Przez miesiąc bałam się, że Joe może naprawdę mi coś zrobić za to, że grzebałam w jego rzeczach i znalazłam ten cholerny dziennik. O niee...

- Joe czy ten dziennik był podłożony specjalnie, żebym go znalazła? - skrzyżowałam ręce, żeby nikt nie zauważył jak drżą.

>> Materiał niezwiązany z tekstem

[src/rtl/rcap_regs.sv]
module rcap_regs
  import rcap_pkg::*;
#(
  parameter int DATA_W = 16,
  parameter int ADDR_W = 1
) (
  input  logic              clk,
  input  logic              rst,
  input  logic [ADDR_W-1:0] addr_i,
  input  logic              rd_i,
  input  logic              wr_i,
  input  logic [DATA_W-1:0] wdata_i,
  input  logic [DATA_W-1:0] result_i,
  input  logic              ready_i,
  input  logic              ovr_i,
  output logic              ready_clr_o,
  output logic              ovr_clr_o,
  output logic              ie_o,
  output logic [DATA_W-1:0] rdata_o,
  output logic              irq_o
);
  logic    sel_status;
  logic    sel_result;
  logic    wr_status;
  status_t st;
  logic    unused_wdata;

  assign sel_status   = (addr_i == ADDR_W'(OFS_STATUS));
  assign sel_result   = (addr_i == ADDR_W'(OFS_RESULT));
  assign wr_status    = wr_i & sel_status;
  assign ready_clr_o  = wr_status & wdata_i[BIT_READY];
  assign ovr_clr_o    = wr_status & wdata_i[BIT_OVR];
  assign unused_wdata = ^wdata_i[DATA_W-1:STATUS_W];

  always_comb begin
    st.ie    = ie_o;
    st.ovr   = ovr_i;
    st.ready = ready_i;
  end

  always_ff @(posedge clk) begin
    if (rst) begin
      ie_o    <= 1'b0;
      rdata_o <= '0;
      irq_o   <= 1'b0;
    end else begin
      if (wr_status) ie_o <= wdata_i[BIT_IE];
      if (rd_i) begin
        if (sel_status)      rdata_o <= {{(DATA_W-STATUS_W){1'b0}}, st};
        else if (sel_result) rdata_o <= result_i;
        else                 rdata_o <= '0;
      end
      irq_o <= ready_i & ie_o;
    end
  end

  assert_irq_follows_R8: assert property (@(posedge clk) disable iff (rst)
    (ready_i && ie_o) |=> irq_o);

  assert_irq_quiet_R8: assert property (@(posedge clk) disable iff (rst)
    !ie_o |=> !irq_o);
endmodule

[src/rtl/result_capture.sv]
module result_capture
  import rcap_pkg::*;
#(
  parameter int DATA_W      = 16,
  parameter int ADDR_W      = 1,
  parameter bit SYNC_EN     = 1'b1,
  parameter int SYNC_STAGES = 2
) (
  input  logic              clk,
  input  logic              rst,
  input  logic              prod_valid,
  input  logic [DATA_W-1:0] prod_data,
  input  logic [ADDR_W-1:0] bus_addr,
  input  logic              bus_rd,
  input  logic              bus_wr,
  input  logic [DATA_W-1:0] bus_wdata,
  output logic [DATA_W-1:0] bus_rdata,
  output logic              irq
);
  logic              evt;
  logic              ready;
  logic              ovr;
  logic              ie;
  logic              ready_clr;
  logic              ovr_clr;
  logic [DATA_W-1:0] result;

  rcap_sync #(.SYNC_EN(SYNC_EN), .SYNC_STAGES(SYNC_STAGES)) u_sync (
    .clk(clk), .rst(rst), .strobe_i(prod_valid), .evt_o(evt)
  );

  rcap_hold #(.DATA_W(DATA_W)) u_hold (
    .clk(clk), .rst(rst), .evt_i(evt), .data_i(prod_data),
    .ready_clr_i(ready_clr), .ovr_clr_i(ovr_clr),
    .result_o(result), .ready_o(ready), .ovr_o(ovr)
  );

  rcap_regs #(.DATA_W(DATA_W), .ADDR_W(ADDR_W)) u_regs (
    .clk(clk), .rst(rst), .addr_i(bus_addr), .rd_i(bus_rd), .wr_i(bus_wr),
    .wdata_i(bus_wdata), .result_i(result), .ready_i(ready), .ovr_i(ovr),
    .ready_clr_o(ready_clr), .ovr_clr_o(ovr_clr), .ie_o(ie),
    .rdata_o(bus_rdata), .irq_o(irq)
  );

  assert_read_no_side_effect_R6: assert property (@(posedge clk) disable iff (rst)
    (bus_rd && !bus_wr && !evt) |=>
      ($stable(ready) && $stable(ovr) && $stable(ie) && $stable(result)));

  assert_write_zero_keeps_R5: assert property (@(posedge clk) disable iff (rst)
    (bus_wr && bus_addr == ADDR_W'(OFS_STATUS) && !bus_wdata[BIT_READY] && ready) |=> ready);

  assert_result_write_ignored_R9: assert property (@(posedge clk) disable iff (rst)
    (bus_wr && bus_addr == ADDR_W'(OFS_RESULT) && !evt) |=>
      ($stable(ready) && $stable(ovr) && $stable(ie) && $stable(result)));
endmodule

- Nie jestem taki głupi, żeby prowadzić jakieś dzienniczki, w których będe zapisywał moje byłe dziewczyny - prychnął.

Jesteś głupi i nawet nie wiesz jak bardzo - pomyślałam.

- To teraz dasz mi spokój?

- Ja tak - odpowiedział drapiąc się po karku - Tylko jest jeszcze coś.

- Co? - zapytałan drżącym głosem, po jego minie mogłam spodziewać się wszystkiego.

- Wiesz Elena muszę już iść. Dylan Ci wszystko wyjaśni - powiedział - Było miło...

- Nigdzie nie idziesz - powiedział Dylan i popchnął Joe z powrotem na fotel, kiedy ten chciał wyjść z domu.

- Nadal grozi Ci niebezpieczeństwo - Dylan usiadł obok mnie i spojrzał mi w oczy - I żeby nic Ci się nie stało musimy przestać się spotykać.

- Co? Dlaczego? - chyba nie zamierza mnie teraz zostawić. Nie teraz, kiedy wszystko może zacząć być prawdziwe.

- Dylan bierze udział w zawodach - odezwał się Joe - O tym chciałem z nim porozmawiać.

- I mam konkurencje, która zrobi wszystko, żebym się wycofał - dokończył Dylan.

- I co, tak mnie zostawisz? A zresztą jakie zawody do cholery?

- Nie mogę Ci powiedzieć za dużo, bo to tylko Ci zagrozi - odpowiedział - Wrócę kwiatuszku. Obiecuję.

- Ale ja nie chcę żebyś odchodził - krzyknęłam.

Chłopak pochylił się do mnie i poczułam jego ciepłe wargi napierające na moje. To nie był długi pocałunek, ale było w nim pełno uczuć. Od złości i smutku do uczucia, które sprawia, że te motyle w moim brzuchu zaczynają wariować.
Dylan wstał z kanapy i po prostu wyszedł a za nim podążył Joe.

On po prostu mnie zostawił. Myślałam, że w końcu będe miała życie jak inne nastolatki. Myślałam, że nasz związek może stać się prawdziwym uczuciem. A on mnie tak zostawił.

Tak bardzo nienawidze tego kretyna, a jednocześnie już za nim tęsknie.